To predict California housing prices, we train a simple linear regression model using the three most informative features identified through mutual information: median income, latitude, and longitude. This approach captures linear relationships between geographic location, income levels and housing prices. Model performance is evaluated using cross-validation and validated on a held-out test set (unseen data) to assess its generalization capability.

from sklearn.model_selection import cross_val_score
from sklearn.linear_model import LinearRegression
from sklearn.pipeline import Pipeline

model_pipeline = Pipeline(steps=[
  ('feature_selection', SelectKBest(mutual_info_regression, k=3)),
  ('regressor', LinearRegression())
])

cv_scores = cross_val_score(model_pipeline, X_train, y_train, cv=5, scoring='neg_root_mean_squared_error')
print(f"Cross-validation accuracy: {cv_scores.mean():.3f} (+/- {cv_scores.std() * 2:.3f})")

model_pipeline.fit(X_train, y_train)
y_pred = model_pipeline.predict(X_test)

pd.DataFrame({
  "actual price": y_test,
  "predicted price": y_pred,
})
Cross-validation accuracy: -0.742 (+/- 0.024)
actual price predicted price
14740 1.369 2.392515
10101 2.413 2.804025
20566 2.007 1.920376
2670 0.725 0.746945
15709 4.600 2.869450
... ... ...
6655 1.695 1.552282
3505 2.046 2.369003
1919 1.286 0.939938
1450 2.595 2.968927
4148 1.676 1.919953

4128 rows × 2 columns

Model performance

On average, the model predictions are about $75,000 away from the actual house price (RMSE: $75,163). Since the median price is $179,700, the error is quite high (relative error is about 42%).

The average absolute error (MAE) is about $55,000. This means that half of the predictions are off by less than $55,000, and half by more. MAE is less affected by large outliers than RMSE, providing a more robust measure of typical prediction error.

The model explains about 57% of the variance in house prices (\(R^2\): 0.567). This is a moderate fit: the model captures more than half of the price variation, but there is still substantial unexplained variance.
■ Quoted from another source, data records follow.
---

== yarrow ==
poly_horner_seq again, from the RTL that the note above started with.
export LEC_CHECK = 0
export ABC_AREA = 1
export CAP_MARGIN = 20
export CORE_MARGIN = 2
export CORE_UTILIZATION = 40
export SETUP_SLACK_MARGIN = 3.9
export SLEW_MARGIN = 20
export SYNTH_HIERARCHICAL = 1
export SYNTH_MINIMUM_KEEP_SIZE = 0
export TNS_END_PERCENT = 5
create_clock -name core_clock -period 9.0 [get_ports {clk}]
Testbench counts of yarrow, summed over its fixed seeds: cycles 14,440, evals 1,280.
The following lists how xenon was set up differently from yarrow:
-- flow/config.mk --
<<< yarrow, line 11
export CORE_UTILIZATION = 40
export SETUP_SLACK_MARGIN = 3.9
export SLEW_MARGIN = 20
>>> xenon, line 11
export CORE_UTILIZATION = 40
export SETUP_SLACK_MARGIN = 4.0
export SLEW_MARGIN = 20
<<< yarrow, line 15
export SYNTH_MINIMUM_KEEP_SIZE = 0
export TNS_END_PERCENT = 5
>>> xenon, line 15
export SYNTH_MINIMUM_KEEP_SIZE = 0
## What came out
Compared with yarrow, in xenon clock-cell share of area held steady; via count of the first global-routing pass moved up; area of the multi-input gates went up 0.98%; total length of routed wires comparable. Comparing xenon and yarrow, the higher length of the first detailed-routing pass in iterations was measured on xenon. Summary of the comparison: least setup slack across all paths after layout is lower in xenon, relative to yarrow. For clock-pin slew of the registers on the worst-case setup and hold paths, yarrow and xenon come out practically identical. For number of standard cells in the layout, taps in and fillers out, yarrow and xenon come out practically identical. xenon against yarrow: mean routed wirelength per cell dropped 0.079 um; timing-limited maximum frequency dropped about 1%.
Background: an optimization exercise with open tools, aiming at small area and a short achievable clock period. Do not read the settings as production practice. The RTL was checked by simulation tests, not by an equivalence proof against the original design. Power and IR drop assume default switching activity.

==> inputs of run a <==
==> flow/design.v <==
package core_pkg;
  localparam int DATA_W     = 32;
  localparam int REG_ADDR_W = 5;
endpackage
`timescale 1ns/1ps
module mips_core #(
  parameter logic [31:0] RESET_PC = 32'hbfc0_0000
) (
  input  logic            clk,
  input  logic            reset_i,
  input  logic            stall_i,
  output logic [31:0]     rom_addr_o,
  input  logic [31:0]     rom_read_data_i,
  output logic            debug_wb_en_o,
  output logic [4:0]      debug_wb_addr_o,
  output logic [31:0]     debug_wb_data_o,
  output logic [31:0]     debug_wb_pc_o
);
  wire adv = ~stall_i;
  logic [29:0] pc_q, wpc_q;
  always_ff @(posedge clk) begin
    if (reset_i) begin
      pc_q  <= RESET_PC[31:2];
      wpc_q <= RESET_PC[31:2] - 30'd3;
    end else if (adv) begin
      pc_q  <= pc_q + 30'd1;
      wpc_q <= wpc_q + 30'd1;
    end
  end
  assign rom_addr_o    = {pc_q, 2'b00};
  assign debug_wb_pc_o = {wpc_q, 2'b00};
  logic [31:0] f_inst;
  logic        f_valid;
  always_ff @(posedge clk) begin
    if (reset_i)  f_valid <= 1'b0;
    else if (adv) f_valid <= 1'b1;
  end
  logic [3:0] f_rs_hi, f_rt_hi;
  logic [7:0] f_rs_lo, f_rt_lo;
  always_ff @(posedge clk) begin
    if (adv) begin
      f_inst  <= rom_read_data_i;
      f_rs_hi <= 4'b1 << rom_read_data_i[25:24];
      f_rs_lo <= 8'b1 << rom_read_data_i[23:21];
      f_rt_hi <= 4'b1 << rom_read_data_i[20:19];
      f_rt_lo <= 8'b1 << rom_read_data_i[18:16];
    end
  end
  wire [5:0]  op  = f_inst[31:26];
  wire [5:0]  fn  = f_inst[5:0];
  wire [4:0]  rs  = f_inst[25:21];
  wire [4:0]  rt  = f_inst[20:16];
  wire [4:0]  rd  = f_inst[15:11];
  wire [4:0]  sh  = f_inst[10:6];
  wire [15:0] imm = f_inst[15:0];
  wire special = (op == 6'h00);
  wire d_sll   = special & (fn == 6'h00);
  wire d_srl   = special & (fn == 6'h02);
  wire d_addu  = special & (fn == 6'h21);
  wire d_subu  = special & (fn == 6'h23);
  wire d_and   = special & (fn == 6'h24);
  wire d_or    = special & (fn == 6'h25);
  wire d_xor   = special & (fn == 6'h26);
  wire d_slt   = special & (fn == 6'h2a);
  wire d_addiu = (op == 6'h09);
  wire d_ori   = (op == 6'h0d);
  wire d_lui   = (op == 6'h0f);
  wire d_rtype = d_sll | d_srl | d_addu | d_subu | d_and | d_or | d_xor | d_slt;
  wire d_itype = d_addiu | d_ori | d_lui;
  wire [4:0] d_dest = d_rtype ? rd : rt;
  wire d_en    = f_valid & (d_rtype | d_itype) & (d_dest != 5'd0);
  logic        e_en, w_en;
  logic [4:0]  e_dest, w_dest;
  logic [31:0] w_data;
  logic [4:0]  w_dest_out;  
  wire fwd_a = e_en & (rs == e_dest);
  wire fwd_b = e_en & (rt == e_dest) & d_rtype;
  wire byp_a = w_en & (rs == w_dest);
  wire byp_b = w_en & (rt == w_dest);
  logic [31:0] rf_q [1:31];
  logic [31:0] rf_a, rf_b;
  always_comb begin
    rf_a = '0;
    rf_b = '0;
    for (int r = 1; r < 32; r++) begin
      if (f_rs_hi[r >> 3] & f_rs_lo[r & 7]) rf_a = rf_a | ~rf_q[r];
      if (f_rt_hi[r >> 3] & f_rt_lo[r & 7]) rf_b = rf_b | ~rf_q[r];
    end
  end
  logic [31:0] d_imm;
  always_comb begin
    d_imm = '0;
    if (d_addiu) d_imm = {{16{imm[15]}}, imm};
    if (d_ori)   d_imm = {16'h0000, imm};
    if (d_lui)   d_imm = {imm, 16'h0000};
  end
  wire        d_subtract = d_subu | d_slt;
  wire [31:0] d_a = (byp_a ? w_data : rf_a) ^ {32{d_subtract}};
  wire [31:0] d_b = ~d_rtype ? d_imm : (byp_b ? w_data : rf_b);
  logic [31:0] e_a, e_b;
  logic        e_add, e_sub, e_slt, e_and, e_or, e_xor, e_sll, e_srl;
  logic [4:0]  e_sh;
  logic [31:0] result;
  always_ff @(posedge clk) begin
    if (reset_i)  e_en <= 1'b0;
    else if (adv) e_en <= d_en;
  end
  always_ff @(posedge clk) begin
    if (adv) begin
      e_dest    <= d_dest;
      e_a       <= fwd_a ? (result ^ {32{d_subtract}}) : d_a;
      e_b       <= fwd_b ? result : d_b;
      e_add     <= d_addu | d_addiu;
      e_sub     <= d_subu;
      e_slt     <= d_slt;
      e_and     <= d_and;
      e_or      <= d_or | d_ori;
      e_xor     <= d_xor;
      e_sll     <= d_sll | d_lui;           
      e_srl     <= d_srl;
      e_sh      <= d_lui ? 5'd0 : sh;
    end
  end
  wire [31:0] a = e_a;              
  wire [31:0] b = e_b;
  wire        subtract = e_sub | e_slt;
  logic [31:0] kg [0:5];
  logic [31:0] kt [0:5];
  always_comb begin
    kg[0] = a & b;
    kt[0] = a ^ b;
    for (int k = 0; k < 5; k++) begin
      for (int i = 0; i < 32; i++) begin
        if (i >= (1 << k)) begin
          if (k == 0 && i == 1) kg[1][1] = kg[0][1] | ((kt[0][1] & a[0]) & b[0]);
          else kg[k+1][i] = kg[k][i] | (kt[k][i] & kg[k][i - (1 << k)]);
          kt[k+1][i] = kt[k][i] & kt[k][i - (1 << k)];
        end else begin
          kg[k+1][i] = kg[k][i];
          kt[k+1][i] = kt[k][i];
        end
      end
    end
  end
  wire [31:0] sum  = kt[0] ^ {kg[5][30:0], 1'b0};    
  wire        cout = kg[5][31];
  wire        lt = (a[31] == b[31]) ? ~a[31] : cout;
  wire [31:0] shl = b << e_sh;
  wire [31:0] shr = b >> e_sh;
  wire        sel_sum = e_add | e_sub;
  wire [31:0] other =
      ({32{e_and}}   & kg[0])                |
      ({32{e_or}}    & (kg[0] | kt[0]))      |
      ({32{e_xor}}   & kt[0])                |
      ({32{e_sll}}   & shl)                  |
      ({32{e_srl}}   & shr)                  |
      {31'd0, e_slt & lt};
  assign result = ({32{sel_sum}} & (sum ^ {32{e_sub}})) | other;
  always_ff @(posedge clk) begin
    if (reset_i)  w_en <= 1'b0;
    else if (adv) w_en <= e_en;
  end
  always_ff @(posedge clk) begin
    if (adv) begin
      w_data <= result;
      w_dest <= e_dest;
    end
  end
  always_ff @(posedge clk) begin
    if (adv & e_en) w_dest_out <= e_dest;
  end
  logic [3:0] w_dest_hi;
  logic [7:0] w_dest_lo;
  always_ff @(posedge clk) begin
    if (adv) begin
      w_dest_hi <= 4'b1 << e_dest[4:3];
      w_dest_lo <= 8'b1 << e_dest[2:0];
    end
  end
  logic rst_q;
  always_ff @(posedge clk) rst_q <= reset_i;
  wire [31:0] rf_wdata = ~(w_data & {32{~rst_q}});
  always_ff @(posedge clk) begin
    for (int r = 1; r < 32; r++) begin
      if (rst_q | (w_en & w_dest_hi[r >> 3] & w_dest_lo[r & 7])) rf_q[r] <= rf_wdata;
    end
  end
  assign debug_wb_en_o   = w_en & ~stall_i;
  assign debug_wb_addr_o = w_dest_out;
  assign debug_wb_data_o = w_data;
endmodule
==> flow/run.sh <==
#!/bin/bash
# synth_recipe.tcl (not shown) runs the flow's synth.tcl, then flattens the netlist and writes it again
# the make line also repeats each setting of config.mk as NAME=value (left out here)
make -C /OpenROAD-flow-scripts/flow DESIGN_CONFIG=/design/flow/config.mk WORK_HOME=/design/flow/orfs CLKGATE_MAP_FILE= SYNTH_SCRIPT=/design/flow/synth_recipe.tcl finish
==> flow/config.mk <==
export PLATFORM = sky130hd
export DESIGN_NAME = mips_core
export DESIGN_NICKNAME = mips_core
export VERILOG_FILES = /design/flow/design.v
export SDC_FILE = /design/flow/constraint.sdc
export NUM_CORES = 4
export LEC_CHECK = 0
export ABC_AREA = 1
export CAP_MARGIN = 20
export CELL_PAD_IN_SITES_DETAIL_PLACEMENT = 1
export CELL_PAD_IN_SITES_GLOBAL_PLACEMENT = 1
export CORE_MARGIN = 2
export CORE_UTILIZATION = 38
export CTS_CLUSTER_DIAMETER = 60
export CTS_CLUSTER_SIZE = 24
export PLACE_DENSITY = 0.6
export SETUP_SLACK_MARGIN = 1.7
export SLEW_MARGIN = 20
export TNS_END_PERCENT = 10
==> flow/constraint.sdc <==
create_clock -name core_clock -period 4.8 [get_ports {clk}]
set_input_delay 0.9600 -clock core_clock [delete_from_list [all_inputs] [get_ports {clk}]]
set_output_delay 0.9600 -clock core_clock [all_outputs]
set_load 0.01 [all_outputs]
==> run b (differences from run a) <==
--- a/flow/design.v
+++ b/flow/design.v
@@ -71,7 +71,8 @@
   wire d_en    = f_valid & (d_rtype | d_itype) & (d_dest != 5'd0);
   logic        e_en, w_en;
   logic [4:0]  e_dest, w_dest;
-  logic [31:0] w_data;
+  logic [31:0] w_data;      
+  logic [31:0] w_rfdata;    
   logic [4:0]  w_dest_out;  
   wire fwd_a = e_en & (rs == e_dest);
   wire fwd_b = e_en & (rt == e_dest) & d_rtype;
@@ -95,8 +96,8 @@
     if (d_lui)   d_imm = {imm, 16'h0000};
   end
   wire        d_subtract = d_subu | d_slt;
-  wire [31:0] d_a = (byp_a ? w_data : rf_a) ^ {32{d_subtract}};
-  wire [31:0] d_b = ~d_rtype ? d_imm : (byp_b ? w_data : rf_b);
+  wire [31:0] d_a = (byp_a ? w_rfdata : rf_a) ^ {32{d_subtract}};
+  wire [31:0] d_b = ~d_rtype ? d_imm : (byp_b ? w_rfdata : rf_b);
   logic [31:0] e_a, e_b;
   logic        e_add, e_sub, e_slt, e_and, e_or, e_xor, e_sll, e_srl;
   logic [4:0]  e_sh;
@@ -167,7 +168,10 @@
     end
   end
   always_ff @(posedge clk) begin
-    if (adv & e_en) w_dest_out <= e_dest;
+    if (adv & e_en) begin
+      w_rfdata   <= result;
+      w_dest_out <= e_dest;
+    end
   end
   logic [3:0] w_dest_hi;
   logic [7:0] w_dest_lo;
@@ -179,7 +183,7 @@
   end
   logic rst_q;
   always_ff @(posedge clk) rst_q <= reset_i;
-  wire [31:0] rf_wdata = ~(w_data & {32{~rst_q}});
+  wire [31:0] rf_wdata = ~(w_rfdata & {32{~rst_q}});
   always_ff @(posedge clk) begin
     for (int r = 1; r < 32; r++) begin
       if (rst_q | (w_en & w_dest_hi[r >> 3] & w_dest_lo[r & 7])) rf_q[r] <= rf_wdata;
--- a/flow/config.mk
+++ b/flow/config.mk
@@ -8,12 +8,11 @@
 export ABC_AREA = 1
 export CAP_MARGIN = 20
 export CELL_PAD_IN_SITES_DETAIL_PLACEMENT = 1
-export CELL_PAD_IN_SITES_GLOBAL_PLACEMENT = 1
 export CORE_MARGIN = 2
-export CORE_UTILIZATION = 38
+export CORE_UTILIZATION = 30
 export CTS_CLUSTER_DIAMETER = 60
 export CTS_CLUSTER_SIZE = 24
-export PLACE_DENSITY = 0.6
-export SETUP_SLACK_MARGIN = 1.7
+export PLACE_DENSITY = 0.5
+export SETUP_SLACK_MARGIN = 1.9
 export SLEW_MARGIN = 20
 export TNS_END_PERCENT = 10
==> run c (differences from run a) <==
--- a/flow/config.mk
+++ b/flow/config.mk
@@ -10,10 +10,10 @@
 export CELL_PAD_IN_SITES_DETAIL_PLACEMENT = 1
 export CELL_PAD_IN_SITES_GLOBAL_PLACEMENT = 1
 export CORE_MARGIN = 2
-export CORE_UTILIZATION = 38
+export CORE_UTILIZATION = 34
 export CTS_CLUSTER_DIAMETER = 60
 export CTS_CLUSTER_SIZE = 24
-export PLACE_DENSITY = 0.6
-export SETUP_SLACK_MARGIN = 1.7
+export PLACE_DENSITY = 0.55
+export SETUP_SLACK_MARGIN = 2.0
 export SLEW_MARGIN = 20
-export TNS_END_PERCENT = 10
+export TNS_END_PERCENT = 20
==> run d (differences from run a) <==
--- a/flow/design.v
+++ b/flow/design.v
@@ -71,7 +71,8 @@
   wire d_en    = f_valid & (d_rtype | d_itype) & (d_dest != 5'd0);
   logic        e_en, w_en;
   logic [4:0]  e_dest, w_dest;
-  logic [31:0] w_data;
+  logic [31:0] w_data;      
+  logic [31:0] w_rfdata;    
   logic [4:0]  w_dest_out;  
   wire fwd_a = e_en & (rs == e_dest);
   wire fwd_b = e_en & (rt == e_dest) & d_rtype;
@@ -95,8 +96,8 @@
     if (d_lui)   d_imm = {imm, 16'h0000};
   end
   wire        d_subtract = d_subu | d_slt;
-  wire [31:0] d_a = (byp_a ? w_data : rf_a) ^ {32{d_subtract}};
-  wire [31:0] d_b = ~d_rtype ? d_imm : (byp_b ? w_data : rf_b);
+  wire [31:0] d_a = (byp_a ? w_rfdata : rf_a) ^ {32{d_subtract}};
+  wire [31:0] d_b = ~d_rtype ? d_imm : (byp_b ? w_rfdata : rf_b);
   logic [31:0] e_a, e_b;
   logic        e_add, e_sub, e_slt, e_and, e_or, e_xor, e_sll, e_srl;
   logic [4:0]  e_sh;
@@ -167,22 +168,17 @@
     end
   end
   always_ff @(posedge clk) begin
-    if (adv & e_en) w_dest_out <= e_dest;
-  end
-  logic [3:0] w_dest_hi;
-  logic [7:0] w_dest_lo;
-  always_ff @(posedge clk) begin
-    if (adv) begin
-      w_dest_hi <= 4'b1 << e_dest[4:3];
-      w_dest_lo <= 8'b1 << e_dest[2:0];
+    if (adv & e_en) begin
+      w_rfdata   <= result;
+      w_dest_out <= e_dest;
     end
   end
   logic rst_q;
   always_ff @(posedge clk) rst_q <= reset_i;
-  wire [31:0] rf_wdata = ~(w_data & {32{~rst_q}});
+  wire [31:0] rf_wdata = ~(w_rfdata & {32{~rst_q}});
   always_ff @(posedge clk) begin
     for (int r = 1; r < 32; r++) begin
-      if (rst_q | (w_en & w_dest_hi[r >> 3] & w_dest_lo[r & 7])) rf_q[r] <= rf_wdata;
+      if (rst_q | (w_en & (w_dest == 5'(r)))) rf_q[r] <= rf_wdata;
     end
   end
   assign debug_wb_en_o   = w_en & ~stall_i;
--- a/flow/config.mk
+++ b/flow/config.mk
@@ -8,12 +8,11 @@
 export ABC_AREA = 1
 export CAP_MARGIN = 20
 export CELL_PAD_IN_SITES_DETAIL_PLACEMENT = 1
-export CELL_PAD_IN_SITES_GLOBAL_PLACEMENT = 1
 export CORE_MARGIN = 2
-export CORE_UTILIZATION = 38
+export CORE_UTILIZATION = 30
 export CTS_CLUSTER_DIAMETER = 60
 export CTS_CLUSTER_SIZE = 24
-export PLACE_DENSITY = 0.6
-export SETUP_SLACK_MARGIN = 1.7
+export PLACE_DENSITY = 0.5
+export SETUP_SLACK_MARGIN = 1.9
 export SLEW_MARGIN = 20
 export TNS_END_PERCENT = 10
==> comparison table <==
Run status: run d complete, no violations; run a complete, no violations; run b complete, no violations; run c complete, no violations
Worst-Margin Slew: run d 1.21 ns; run a 1.30 ns; run b 1.20 ns; run c 1.22 ns
Leak: run d 0.0262 uW; run a 0.0253 uW; run b 0.0261 uW; run c 0.0273 uW
Simple logic cell fraction of the synthesized area: run d 17.6%; run a 18.8%; run b 18.5%; run c 18.8%
Non-clock buffer instance count of the final layout: run d 517; run a 361; run b 472; run c 593
Final period util: run d 66.4%; run a 70.3%; run b 65.7%; run c 61.9%
Post-CTS Resized: run d 123; run a 38; run b 131; run c 199
Synthesized instance count: run d 5902; run a 5964; run b 5996; run c 5964
Core Area: run d 202000 um^2; run a 158000 um^2; run b 202000 um^2; run c 176000 um^2
Detailed-routed wire length on met2: run d 144000 um; run a 132000 um; run b 142000 um; run c 142000 um
Final setup margin: run d 1.61 ns; run a 1.42 ns; run b 1.65 ns; run c 1.83 ns
Clock buffers: run d 116; run a 116; run b 117; run c 129
Proportion of cell area occupied by multi-input gates: run d 29.9%; run a 30.5%; run b 29.9%; run c 30.3%
Cell Count, Final, Fillers Out: run d 9014; run a 8298; run b 9040; run c 8817
Maximum VDD drop: run d 306 uV; run a 315 uV; run b 320 uV; run c 340 uV
Clock tree skew after final layout: run d 0.114 ns; run a 0.0499 ns; run b 0.0573 ns; run c 0.0671 ns

static timing again, ports no longer ideal:
How much do the figures lean on ideal ports? The routed layouts below were timed once more, with nothing changed but the port constraints. Step 1 (the two cells are an assumption about what drives the block):
set clk [get_ports {clk}]
set_driving_cell -lib_cell sky130_fd_sc_hd__clkbuf_16 $clk
set_driving_cell -lib_cell sky130_fd_sc_hd__buf_2 [delete_from_list [all_inputs] $clk]
Step 2, shift: input delay + t, output delay - t, t = (earliest + latest rising clock arrival at the registers) / 2. This alone moves slack from input paths to output paths. Three values: ideal, step 1, step 2; two values: the first two.
| run | shift t [ns] | slack for setup (ns) | pins driven straight from the clock port |
|---|---|---|---|
| run a | 0.849 | 1.424 / 1.424 / 1.424 | 1 |
| run b | 0.876 | 1.646 / 1.646 / 1.234 | 1 |
| run c | 0.885 | 1.828 / 1.828 / 1.469 | 1 |
| run d | 0.854 | 1.612 / 1.612 / 1.612 | 1 |
After both steps every run listed still meets setup and hold. The setup slack of run b, which loses most, moves by 0.000 ns with the drivers and by -0.412 ns with both steps.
from sklearn.metrics import root_mean_squared_error, mean_absolute_error, r2_score

rmse = root_mean_squared_error(y_test, y_pred)
mae = mean_absolute_error(y_test, y_pred)
r2 = r2_score(y_test, y_pred)

print("Model Performance Metrics:")
print(f"RMSE: ${rmse*100000:.2f}")  # Multiply by 100000 since prices are in this scale
print(f"MAE: ${mae*100000:.2f}")
print(f"R²: {r2:.3f}")
Model Performance Metrics:
RMSE: $75163.22
MAE: $55266.91
R²: 0.567

Conclusions and next step

While this linear model has moderate explanatory power, its prediction error is quite large compared to affordable house prices (for example, the 10th percentile price is $82,300). To improve performance, gradient boosting algorithms (such as XGBoost or LightGBM) could be used instead to capture complex and nonlinear relationships between features. Additionally, hyperparameter tuning using Bayesian methods - such as hyperopt - could further enhance model performance.